ELENA OCAMPO
Cabinas de bioseguridad, ventanas clausuradas, doble puerta esclusa –ya instalada durante la gripe aviar–, pintura especial lavable, filtros de aire Hepa (del inglés, "recogedor de partículas de alta eficiencia") y un sinfín de detalles convierten unos treinta metros cuadrados en un búnker contra las similares cadenas de letras y números con las que se nombran los distintos tipos de gripe. En ese escenario se libra una batalla: las últimas técnicas y aparatos de biología molecular luchan por desentrañar los secretos de los microscópicos virus que declararon la guerra al mundo en forma de pandemia. De la última, la gripe A, no se tuvieron virus vivos "hasta que no demostró que no eran peligrosos". Es el laboratorio de Microbiología del hospital Meixoeiro, que se convirtió en centro de referencia para el diagnóstico de la gripe A en Galicia y por donde pasan casi un millar de muestras al mes.
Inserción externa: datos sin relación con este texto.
### src/rtl/i2c_read_arbiter.sv
// Round-robin arbiter sharing one I2C register-read controller among NREQ requesters.
// Grant 1 cycle after request; result 2 cycles after controller done; requesters are held off until done==1.
module i2c_read_arbiter #(
  parameter int NREQ    = 2,
  parameter int TIMEOUT = 20000,
  parameter int TW      = 16
) (
  input  logic                 clk,
  input  logic                 reset,
  input  logic [NREQ-1:0]      req_valid,
  input  logic [22*NREQ-1:0]   req_cmd,
  output logic [NREQ-1:0]      req_ready,
  output logic [NREQ-1:0]      rsp_valid,
  output logic [7:0]           rsp_data,
  output logic                 rsp_err,
  output logic                 busy,
  output logic                 i2c_start,
  output logic [21:0]          i2c_cmd,
  input  logic                 i2c_done,
  input  logic                 i2c_ack,
  input  logic [7:0]           i2c_rdata
);

  localparam int OW = $clog2(NREQ);
  localparam logic [1:0] ST_IDLE  = 2'd0;
  localparam logic [1:0] ST_START = 2'd1;
  localparam logic [1:0] ST_WAIT  = 2'd2;
  localparam logic [1:0] ST_RESP  = 2'd3;
  localparam logic [TW-1:0] TMAX  = TW'(TIMEOUT - 1);

  logic [1:0]    state;
  logic [OW-1:0] owner;
  logic [OW-1:0] last;
  logic [OW-1:0] win;
  logic [OW-1:0] idx;
  logic          found;
  logic [TW-1:0] timer;
  logic          timed_out;

  // Scan from last+1 upward, wrapping, so the previous owner is considered last.
  always_comb begin
    found = 1'b0;
    win   = '0;
    idx   = '0;
    for (int k = 1; k <= NREQ; k++) begin
      idx = OW'((int'(last) + k) % NREQ);
      if (!found && req_valid[idx]) begin
        found = 1'b1;
        win   = idx;
      end
    end
  end

  assign timed_out = (timer == TMAX);

  always_ff @(posedge clk) begin
    if (reset) begin
      state     <= ST_IDLE;
      owner     <= '0;
      last      <= OW'(NREQ - 1);
      timer     <= '0;
      req_ready <= '0;
      rsp_valid <= '0;
      rsp_data  <= 8'h00;
      rsp_err   <= 1'b0;
      busy      <= 1'b0;
      i2c_start <= 1'b0;
      i2c_cmd   <= 22'h0;
    end else begin
      req_ready <= '0;
      rsp_valid <= '0;
      case (state)
        ST_IDLE: begin
          busy <= 1'b0;
          if (i2c_done && found) begin
            owner          <= win;
            i2c_cmd        <= req_cmd[22*int'(win) +: 22];
            req_ready[win] <= 1'b1;
            timer          <= '0;
            busy           <= 1'b1;
            i2c_start      <= 1'b1;
            state          <= ST_START;
          end
        end
        ST_START: begin
          timer <= timer + 1'b1;
          // done going low is the controller's acknowledgement of the start
          if (!i2c_done) begin
            i2c_start <= 1'b0;
            state     <= ST_WAIT;
          end else if (timed_out) begin
            i2c_start <= 1'b0;
            rsp_data  <= 8'h00;
            rsp_err   <= 1'b1;
            state     <= ST_RESP;
          end
        end
        ST_WAIT: begin
          timer <= timer + 1'b1;
          if (i2c_done) begin
            rsp_data <= i2c_rdata;
            rsp_err  <= !i2c_ack;
            state    <= ST_RESP;
          end else if (timed_out) begin
            i2c_start <= 1'b0;
            rsp_data  <= 8'h00;
            rsp_err   <= 1'b1;
            state     <= ST_RESP;
          end
        end
        ST_RESP: begin
          rsp_valid[owner] <= 1'b1;
          last             <= owner;
          state            <= ST_IDLE;
        end
        default: state <= ST_IDLE;
      endcase
    end
  end

endmodule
Gripe A, B, C o trece clases de virus respiratorios. Allí viven, en una especie de cautiverio investigado que los médicos denominan "cultivos", pero sobre todo se interesan en el aspecto contrario: cómo se mueren. El objetivo es que, a partir de ahora, otros centros gallegos compartan el trabajo de diagnosticar y este laboratorio especializado de Vigo quede sólo para estudiar –entre otras cosas– cómo reacciona el nuevo virus y resiste ante los medicamentos que se aplican.
Del mismo modo que Noruega anunció el hallazgo anteayer de una mutación grave del virus H1N1 y las autoridades sanitarias de EEUU detectaron ayer cuatro casos de gripe A resistentes al antiviral Tamiflu –que también podrían ser una mutación contagiosa entre personas–; si algo así pasase en Galicia, se detectaría en este centro de Vigo.
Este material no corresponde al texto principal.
===== config.mk =====
export PLATFORM = sky130hd
export DESIGN_NAME = musb_mem_access_unit
export DESIGN_NICKNAME = d
export VERILOG_FILES = /design/src/rtl/musb_mem_access_unit.sv
export SDC_FILE = /design/constraint.sdc
export NUM_CORES = 1
export LEC_CHECK = 0
export BUFFER_PORTS_ARGS = -buffer_cell sky130_fd_sc_hd__buf_2
export CAP_MARGIN = 20
export CORE_AREA = 2 2 130 132
export DETAILED_ROUTE_END_ITERATION = 16
export DIE_AREA = 0 0 132 134
export PLACE_DENSITY_LB_ADDON = 0.15
export SETUP_SLACK_MARGIN = 0.02
export SKIP_CTS_REPAIR_TIMING = 1
export SYNTH_ARGS = -nofsm -noshare
export SYNTH_HDL_FRONTEND = slang
export SYNTH_SLANG_ARGS = --single-unit

===== constraint.sdc =====
create_clock -name clk -period 7.4 [get_ports clk]
set_clock_uncertainty 0.2 [all_clocks]
set_input_delay 0.74 -clock clk [delete_from_list [all_inputs] [get_ports clk]]
set_output_delay 0.74 -clock clk [all_outputs]
set_load 0.01 [all_outputs]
¿Por qué tienen cepas de virus vivos? Aislar los virus vivos es la forma de conocerlos con total seguridad pero es lo excepcional, sólo en caso de dudas, explican en el servicio. Éste ha recibido una carga de trabajo y de responsabilidad "enorme" desde que trabajan como centro de referencia. Desde el mes de julio a esta semana recogieron 3.920 muestras, de las que 1.214 procedían del Complejo hospitalario de Vigo y de ellas un 32% –unas novecientas– dieron positivo en gripe A.
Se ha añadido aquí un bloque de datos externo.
===== src/rtl/pat_code_encoder.sv =====
`default_nettype none
// ============================================================================
// Module   : pat_code_encoder
// Purpose  : Turns signed paddle-velocity samples and clear/stall requests
//            into 16-bit paddle command words. The words are queued in a
//            2-entry FIFO and released to the consumer on each Fetch pulse.
// Revision : 1.0  initial release
// ----------------------------------------------------------------------------
// Ports
//   clk           in   system clock, rising edge
//   rst           in   asynchronous active-high reset
//   sample_valid  in   one-cycle strobe qualifying sample_vx / sample_vy
//   sample_vx     in   signed horizontal velocity (W bits, two's complement)
//   sample_vy     in   signed vertical velocity   (W bits, two's complement)
//   clear_req     in   one-cycle request to enqueue a Clear word
//   stall_req     in   one-cycle request to enqueue a Stall word
//   Fetch         in   consumer pop strobe
//   Code          out  head FIFO word, 16'h0000 while the FIFO is empty
//   code_valid    out  FIFO holds at least one word
//   drop_cnt      out  saturating count of discarded words and requests
// ----------------------------------------------------------------------------
// Word layout: [15]=1, [14]=direction_y (swing), [13]=direction_x (vx<0),
//              [12:11]=cmd (00 move, 01 clear, 10 stall), [10:0]=magnitude
// ============================================================================
module pat_code_encoder #(
  parameter int W          = 12,
  parameter int DEAD_ZONE  = 16,
  parameter int SWING_TH   = 512,
  parameter int SWING_HOLD = 1000
) (
  input  logic         clk,
  input  logic         rst,
  input  logic         sample_valid,
  input  logic [W-1:0] sample_vx,
  input  logic [W-1:0] sample_vy,
  input  logic         clear_req,
  input  logic         stall_req,
  input  logic         Fetch,
  output logic [15:0]  Code,
  output logic         code_valid,
  output logic [7:0]   drop_cnt
);

  localparam int          MAG_MAX   = 2047;
  localparam int          HOLD_W    = (SWING_HOLD > 1) ? $clog2(SWING_HOLD) : 1;
  localparam logic [HOLD_W-1:0] HOLD_LOAD = HOLD_W'((SWING_HOLD > 0) ? SWING_HOLD - 1 : 0);

  typedef enum logic [1:0] {
    CMD_MOVE  = 2'b00,
    CMD_CLEAR = 2'b01,
    CMD_STALL = 2'b10
  } cmd_t;

  // --------------------------------------------------------------------------
  // Input arbitration: clear beats stall beats sample. Every asserted input
  // that loses counts as one drop.
  // --------------------------------------------------------------------------
  logic       sel_valid;
  cmd_t       sel_cmd;
  logic [1:0] req_cnt;
  logic [1:0] arb_drops;

  always_comb begin
    req_cnt   = 2'(clear_req) + 2'(stall_req) + 2'(sample_valid);
    sel_valid = clear_req | stall_req | sample_valid;
    arb_drops = sel_valid ? (req_cnt - 2'd1) : 2'd0;
    if (clear_req)      sel_cmd = CMD_CLEAR;
    else if (stall_req) sel_cmd = CMD_STALL;
    else                sel_cmd = CMD_MOVE;
  end

  // --------------------------------------------------------------------------
  // Sample field encoding. Arithmetic is done in int so that the -2^(W-1)
  // corner has a representable magnitude before saturation.
  // --------------------------------------------------------------------------
  int          vx_i;
  int          vy_i;
  int          abs_vx;
  logic [10:0] smp_mag;
  logic        smp_neg;
  logic        smp_swing;

  always_comb begin
    vx_i      = int'($signed(sample_vx));
    vy_i      = int'($signed(sample_vy));
    abs_vx    = (vx_i < 0) ? -vx_i : vx_i;
    smp_neg   = (vx_i < 0);
    smp_swing = (vy_i >= SWING_TH);
    if (abs_vx < DEAD_ZONE)     smp_mag = 11'd0;
    else if (abs_vx > MAG_MAX)  smp_mag = 11'(MAG_MAX);
    else                        smp_mag = 11'(abs_vx);
  end

  // --------------------------------------------------------------------------
  // Stage 1 register. The swing candidate is kept raw and qualified with the
  // holdoff counter as the word is written, so a swing that lands in the FIFO
  // suppresses one sitting right behind it in this stage.
  // --------------------------------------------------------------------------
  logic        st_valid;
  cmd_t        st_cmd;
  logic        st_neg;
  logic        st_swing;
  logic [10:0] st_mag;

  always_ff @(posedge clk or posedge rst) begin
    if (rst) begin
      st_valid <= 1'b0;
      st_cmd   <= CMD_MOVE;
      st_neg   <= 1'b0;
      st_swing <= 1'b0;
      st_mag   <= 11'd0;
    end else begin
      st_valid <= sel_valid;
      st_cmd   <= sel_cmd;
      if (sel_cmd == CMD_MOVE) begin
        st_neg   <= smp_neg;
        st_swing <= smp_swing;
        st_mag   <= smp_mag;
      end else begin
        st_neg   <= 1'b0;
        st_swing <= 1'b0;
        st_mag   <= 11'd0;
      end
    end
  end

  logic [HOLD_W-1:0] hold_cnt;
  logic              st_dy;
  logic [15:0]       st_word;

  always_comb begin
    st_dy   = st_swing && (hold_cnt == '0);
    st_word = {1'b1, st_dy, st_neg, st_cmd, st_mag};
  end

  // --------------------------------------------------------------------------
  // 2-entry FIFO (head/tail). A write into a full FIFO survives only if the
  // consumer pops in the same cycle.
  // --------------------------------------------------------------------------
  logic [15:0] head;
  logic [15:0] tail;
  logic [1:0]  fifo_cnt;
  logic        pop;
  logic        wr_drop;
  logic        wr_accept;

  always_comb begin
    pop       = Fetch && (fifo_cnt != 2'd0);
    wr_drop   = st_valid && (fifo_cnt == 2'd2) && !pop;
    wr_accept = st_valid && !wr_drop;
  end

  always_ff @(posedge clk or posedge rst) begin
    if (rst) begin
      head     <= 16'h0000;
      tail     <= 16'h0000;
      fifo_cnt <= 2'd0;
    end else begin
      case (fifo_cnt)
        2'd0: begin
          if (st_valid) begin
            head     <= st_word;
            fifo_cnt <= 2'd1;
          end
        end
        2'd1: begin
          if (pop && st_valid) begin
            head <= st_word;                 // occupancy stays at 1
          end else if (pop) begin
            fifo_cnt <= 2'd0;
          end else if (st_valid) begin
            tail     <= st_word;
            fifo_cnt <= 2'd2;
          end
        end
        default: begin
          if (pop && st_valid) begin
            head <= tail;
            tail <= st_word;                 // stays full
          end else if (pop) begin
            head     <= tail;
            fifo_cnt <= 2'd1;
          end
          // write without pop is dropped; contents unchanged
        end
      endcase
    end
  end

  // --------------------------------------------------------------------------
  // Swing holdoff: armed only by a swing word that actually enters the FIFO.
  // --------------------------------------------------------------------------
  always_ff @(posedge clk or posedge rst) begin
    if (rst) begin
      hold_cnt <= '0;
    end else if (wr_accept && st_dy) begin
      hold_cnt <= HOLD_LOAD;
    end else if (hold_cnt != '0) begin
      hold_cnt <= hold_cnt - 1'b1;
    end
  end

  // --------------------------------------------------------------------------
  // Drop counter: up to three drops per cycle, clipped at 255.
  // --------------------------------------------------------------------------
  logic [9:0] drop_sum;

  always_comb begin
    drop_sum = 10'(drop_cnt) + 10'(arb_drops) + 10'(wr_drop);
  end

  always_ff @(posedge clk or posedge rst) begin
    if (rst) begin
      drop_cnt <= 8'd0;
    end else if (drop_sum > 10'd255) begin
      drop_cnt <= 8'hFF;
    end else begin
      drop_cnt <= drop_sum[7:0];
    end
  end

  // Outputs are a direct view of FIFO state, so reset clears them at once.
  always_comb begin
    code_valid = (fifo_cnt != 2'd0);
    Code       = code_valid ? head : 16'h0000;
  end

endmodule
`default_nettype wire


===== config.mk =====
export PLATFORM = sky130hd
export DESIGN_NAME = pat_code_encoder
export DESIGN_NICKNAME = d
export VERILOG_FILES = /design/src/rtl/pat_code_encoder.sv
export SDC_FILE = /design/constraint.sdc
export NUM_CORES = 1
export LEC_CHECK = 0
export CAP_MARGIN = 25
export CORE_MARGIN = 2
export CORE_UTILIZATION = 45
export DETAILED_ROUTE_END_ITERATION = 7
export GPL_TIMING_DRIVEN = 0
export PLACE_DENSITY = 0.69
export SLEW_MARGIN = 20
export SYNTH_ARGS = -nofsm -noshare
export SYNTH_HDL_FRONTEND = slang
export SYNTH_SLANG_ARGS = --single-unit
export TNS_END_PERCENT = 10

===== constraint.sdc =====
create_clock -name clk -period 4.1 [get_ports clk]
set_input_delay 0.41 -clock clk [delete_from_list [all_inputs] [get_ports clk]]
set_output_delay 0.41 -clock clk [all_outputs]
set_load 0.02 [all_outputs]

Word-level counts from Yosys, hierarchy flattened:

Cells that the tools add are included.

* register bits after elaboration: 68
* input port bits: 30
* output and inout bits: 25
* word-level logic and storage cells: 83

* $add $sub $neg: 7
* $lt $le $gt $ge: 5
* eq/ne operators: 8
* multiplexer cells: 28
* bitwise logic cells: 3
* reduce and logical (&&, ||, !) cells: 22

Operators by type and width (number)
* $mux W16: 7
* $pmux W16 S2: 2
* $mux W11: 3
* $gt A32 B12 Y1 const B: 1
* $lt A32 B6 Y1 const B: 1
* $mux W32: 1
* $neg A12 Y32: 1
* $mux W10: 2
* $mux W2: 9
* $ge A12 B11 Y1 const B: 1
* $lt A12 B1 Y1 const B: 1
* $add A9 B1 Y10: 1
* $gt A10 B8 Y1 const B: 1
* $logic_not A10 Y1: 1
* $reduce_and A5 Y1: 2
* $reduce_bool A10 Y1: 1
* $sub A10 B1 Y10 const B: 1
* $add A8 B2 Y9: 1
* $mux W8: 1
* $ne A2 B2 Y1 const B: 4
* $reduce_bool A2 Y1: 4
* $logic_and A1 B1 Y1: 7
* $reduce_bool A3 Y1: 2
* $logic_not A2 Y1: 2
* other kinds (13): 16

Depth between registers and ports, before layout:

Gate-level depths: netlist (run 1).

* word-level depth: 8
* mapped depth: 12
* mapped depth without buffers: 12

Least setup slack after synthesis (run 1):

No wires, ideal clock.

* path kind: input to register
* from: in stall_req
* to: reg drop_cnt[3]
* library setup time: 0.083 ns
* data arrival time: 2.280 ns
* data required time: 4.017 ns
* path slack: 1.737 ns
* stages on the path: 10
* buffers on the path: 0
* cells stage by stage: inv_1 ha_1 inv_1 ha_1 nand2_1 fa_1 fa_1 nor2_1 nand3_1 o21ai_0

* longest elaborated chain between the ends: 8
* elaborated cells on any way between the ends: 10
* those cells by class: 5 x add/sub; 1 x order compare; 2 x mux; 2 x bitwise

RTL lines
* from (decl): RTL line 37 `input logic stall_req,`
* $add A1 B1 Y2: RTL line 64 `req_cnt = 2'(clear_req) + 2'(stall_req) + 2'(sample_valid);`
* $add A2 B1 Y2: RTL line 64
* $sub A2 B1 Y2: RTL line 66 `arb_drops = sel_valid ? (req_cnt - 2'd1) : 2'd0;`
* $mux W2 *: RTL line 66
* $add A8 B2 Y9 *: RTL line 209 `drop_sum = 10'(drop_cnt) + 10'(arb_drops) + 10'(wr_drop);`
* $add A9 B1 Y10 *: RTL line 209
* $gt A10 B8 Y1: RTL line 215 `end else if (drop_sum > 10'd255) begin`
* $mux W8 *: RTL line 215
* to (signal assigned): RTL line 218 `drop_cnt <= drop_sum[7:0];`
* to (decl): RTL line 41 `output logic [7:0] drop_cnt`

Every way passes the cells marked *; elsewhere a longest branch is shown, timed or not.
A chain may end at the register's enable or synchronous reset.

Final worst setup path (run 1):

* from: reg fifo_cnt[1]
* to: out Code[12]

* longest elaborated chain between the ends: 2

RTL lines
* from (decl): RTL line 142 `logic [1:0] fifo_cnt;`
* from (signal assigned): RTL line 157 `fifo_cnt <= 2'd0;`
* from (signal assigned): RTL line 163 `fifo_cnt <= 2'd1;`
* from (signal assigned): RTL line 170 `fifo_cnt <= 2'd0;`
* $reduce_bool A2 Y1: RTL line 224 `code_valid = (fifo_cnt != 2'd0);`
* $mux W16: RTL line 225 `Code = code_valid ? head : 16'h0000;`
* to (decl): RTL line 39 `output logic [15:0] Code,`

Every way passes these cells.

==> insert_results.sql, run 1 <==
INSERT INTO impl_metrics (metric_group, metric, value, unit) VALUES
('cts', 'post-cts-setup-buffers', '0', ''),
('timing', 'period_minus_slack', '2.850', 'ns'),
('synth', 'post_synth_edffs', '0', ''),
('timing', 'finalMaxSlewViolations', '0', ''),
('cts', 'cts.htree.levels', '3', ''),
('die', 'die_width', '91.13', 'um'),
('timing', 'relSlewSlack', '61.16', '%'),
('cts', 'cts-hold-fix-buffers', '0', ''),
('layout', 'drive_above_1_share', '13.11', '%'),
('critical_path', 'regToRegStartpoint', 'st_valid', ''),
('power_and_ir_drop', 'power.ir.vdd_worst', '0.4112', 'mV'),
('routing', 'drt-vias-per-instance', '5.322', ''),
('synth', 'synthCells', '328', ''),
('routing', 'drt-wirelength-per-cell', '14.24', 'um'),
('layout', 'fillCellCount', '646', ''),
('critical_path', 'worst_ep_required_time', '3.69', 'ns'),
('critical_path', 'worst-path-stages', '4', ''),
('routing', 'routed-via-count', '2597', ''),
('routing', 'drcViolationCount', '0', ''),
('cts', 'cts-resized-gates', '0', ''),
('synth', 'synth.lib_cells_used.distinct', '47', ''),
('critical_path', 'critPathMaxStageDelay', '0.57', 'ns'),
('synth', 'post_syn_area_per_cell', '10.41', 'sq um'),
('routing', 'drtIter0Drc', '134', ''),
('synth', 'synth.top_cell.area_share', '49.82', '%'),
('cts', 'clock_path_buffers', '2', ''),
('power_and_ir_drop', 'power.leakage', '0.001975', 'uW'),
('timing', 'setup_viol', '0', ''),
('global_routing', 'first_global_vias', '2562', ''),
('cts', 'path_clk_slew', '0.08', 'ns'),
('layout', 'mostFrequentLayoutCells', 'dfrtp_1, clkdlybuf4s50_1, nand2_1, o21ai_0, inv_1', ''),
('synth', 'netlist.top_cell.by_area', 'dfrtp_1', ''),
('synth', 'synth.area.top_cells', 'dfrtp_1, mux2i_1, mux2_2', ''),
('die', 'placement_rows', '31', ''),
('die', 'vertical_extent_of_the_die', '91.13', 'um'),
('layout', 'antenna_cells_inserted', '0', ''),
('layout', 'final_area', '4297', 'sq um'),
('critical_path', 'cp_max_fo', '10', ''),
('layout', 'final_nets', '421', ''),
('cts', 'clock-root-buffer', 'clkbuf_8', ''),
('layout', 'flow.area_growth_from_synthesis', '25.79', '%'),
('routing', 'drt_pass1_iterations', '4', ''),
('place', 'placedInstanceArea', '4010', 'sq um'),
('synth', 'synth_seq_cells', '68', ''),
('critical_path', 'critPathBufInv', '2', ''),
('global_routing', 'grt_antenna_before_repair', '0', ''),
('timing', 'transition_time_at_the_pin_with_the_least_slew_margin', '0.5805', 'ns'),
('power_and_ir_drop', 'power.density_cell_area', '553.4', 'nW/um^2'),
('global_routing', 'gr-total-overflow', '0', ''),
('die', 'floorplan.initialDensity', '46.84', '%'),
('layout', 'final_common_cell', 'dfrtp_1', ''),
('run_status', 'status', 'finished clean', ''),
('routing', 'sum_of_routed_wire_length_over_all_layers', '6950', 'um'),
('critical_path', 'worst_path_dominant_cell_family', 'buffers and inverters', ''),
('critical_path', 'critPathKind', 'reg -> out', ''),
('synth', 'commonest_register_cell_after_synthesis', 'dfrtp_1', ''),
('critical_path', 'rrSetupSlack', '1.72', 'ns'),
('synth', 'synth.cell_area', '3416', 'sq um'),
('synth', 'mappedNetlistNets', '365', ''),
('critical_path', 'rr_worst_depth', '7', ''),
('min_path', 'hp-class', 'in -> async', ''),
('critical_path', 'kind_of_end_point_of_the_critical_path', 'primary output', ''),
('timing', 'maxClockFrequency', '350.8', 'MHz'),
('routing', 'ant_nets', '0', ''),
('die', 'design.portCount', '55', ''),
('timing', 'unrepaired_setup_endpoints_after_global_routing', 'false', ''),
('synth', 'yosysWarnings', '0', ''),
('critical_path', 'crit_path_cell_trace', 'nor2_1, clkbuf_1, nor2b_1, clkdlybuf4s50_1', ''),
('layout', 'multiInputGateArea', '1559', 'sq um'),
('synth', 'register_area_share_after_synthesis', '49.82', '%'),
('critical_path', 'crit_path_end', 'Code[12]', '');
## flip-flops by register name (all words and copies together), names as in the netlist, 2 cells and up
signal    count
head         16
hold_cnt     10
tail         16
drop_cnt      8
st_cmd        2
fifo_cnt      2
st_mag       11
## worst register-to-register path, cell delays in order (launching register included)
cell	delay, ns
dfrtp_1	0.33
clkbuf_1	0.27
nand4bb_1	0.21
fa_1	0.47
fa_1	0.48
nor2_1	0.18
nand3_1	0.22
o21ai_0	0.14
## area by class of cell
cell class	instances	share of cell area, %
flip-flops and latches	68	39.60
clock inverters	6	3.698
repair buffers	45	10.89
plain buffers	14	1.864
multi-input cells	226	36.28
well taps	99	2.883
inverters	20	1.805
clock buffers	10	2.970
## per-stage QoR
step	setup WS, ns	util [%]	hold WS, ns	cells	total power [uW]
2_1_floorplan	1.737	-	0.4145	328	1316
3_3_place_gp	0.8491	54.58	0.4257	471	1586
3_5_place_dp	0.9265	54.99	0.4294	472	1612
4_1_cts	1.179	58.92	0.3515	488	2401
5_1_grt	1.028	58.92	0.3783	488	2514
6_report	1.250	58.92	0.3516	488	2378
## worst min-delay path by stage
stage,to,depth (start not counted)
final,hold_cnt[6],2
after global routing,hold_cnt[6],2
after CTS,hold_cnt[6],2
after detailed placement,tail[15],2
after global placement,tail[15],2
after floorplan,tail[15],2
## cell usage after synthesis, drive strengths merged (2+ instances only)
cell / count
inv: 20
xnor2: 3
a211oi: 2
o21ai: 22
and3: 2
mux2: 15
ha: 5
nand4: 3
nor3: 9
buf: 7
o31ai: 4
nor2b: 15
clkbuf: 7
nor2: 18
or3: 11
or3b: 2
a21oi: 13
nor4: 5
xor2: 8
a21o: 3
mux2i: 18
dfrtp: 68
fa: 2
o22ai: 2
nand2b: 2
nand2: 37
o211ai: 3
nand3: 8
a311oi: 2
## kinds of logic after synthesis
kind of cell	share of synthesized area (%)
and+or+nand+nor	18.42
DFF	49.82
AOI/OAI and AO/OA	11.17
buffers and inverters	4.542
muxes	10.22
xor gates and xnor gates	2.821
adders and majority gates	3.004
## per-layer routing
metal | track usage [%] | vias to the layer above | share of wire [%]
met3 | 3.154 | 11 | 3.3
met1 | 23.62 | 1271 | 46
li1 | - | 1258 | -
met2 | 29.63 | 57 | 49
met4 | 7.323 | 0 | 1.9
met5 | 0 | - | 0
## power breakdown
group          switching, uW  total, uW  internal [uW]
logic                    373        710            337
registers               87.6        880            793
clock network            258        788            530
total                    719       2380           1660
Power figures use the tool's default switching activity.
La Consellería de Sanidade contrató a un técnico especializado en laboratorio, un microbiólogo y pidió más aparataje especializado para responder a ese mayor número de muestras al día, que fueron in crescendo al tiempo que los resultados positivos. Era lo que aconsejaba el aumento de trabajo. Ahora, el jefe de servicio de Microbiología, Julio Torres, espera que se incluyan seis laboratorios de ciudades gallegas, para ayudar en los diagnósticos.
"El grado de conocimiento que está haciendo del de la gripe va a dar un salto cualitativo". Los recursos utilizados han sido altísimos y afortunadamente esta gripe ha resultado de muy poca mortalidad; pero los medios se emplearon antes de saber el grado de incidencia que iba a tener el virus y por eso creo no fue irresponsable el gasto que se hizo", explica el profesional en relación a las críticas de que se ha invertido demasiado. La experiencia que se tenía sobre los virus de 1918, 1957 y 1968 indicaba que había vuelto "con mayor capacidad de matar", reconoce.
Junto al jefe de servicio, trabajan a diario mano a mano la responsable del Laboratorio de Virología, Isabel López Miragaya –encargada de los cultivos–, la responsable de la sección de Biología Molecular, Sonia Pérez Castro, el Microbiólogo, Jonathan Fernández y la técnico Olaia Touza.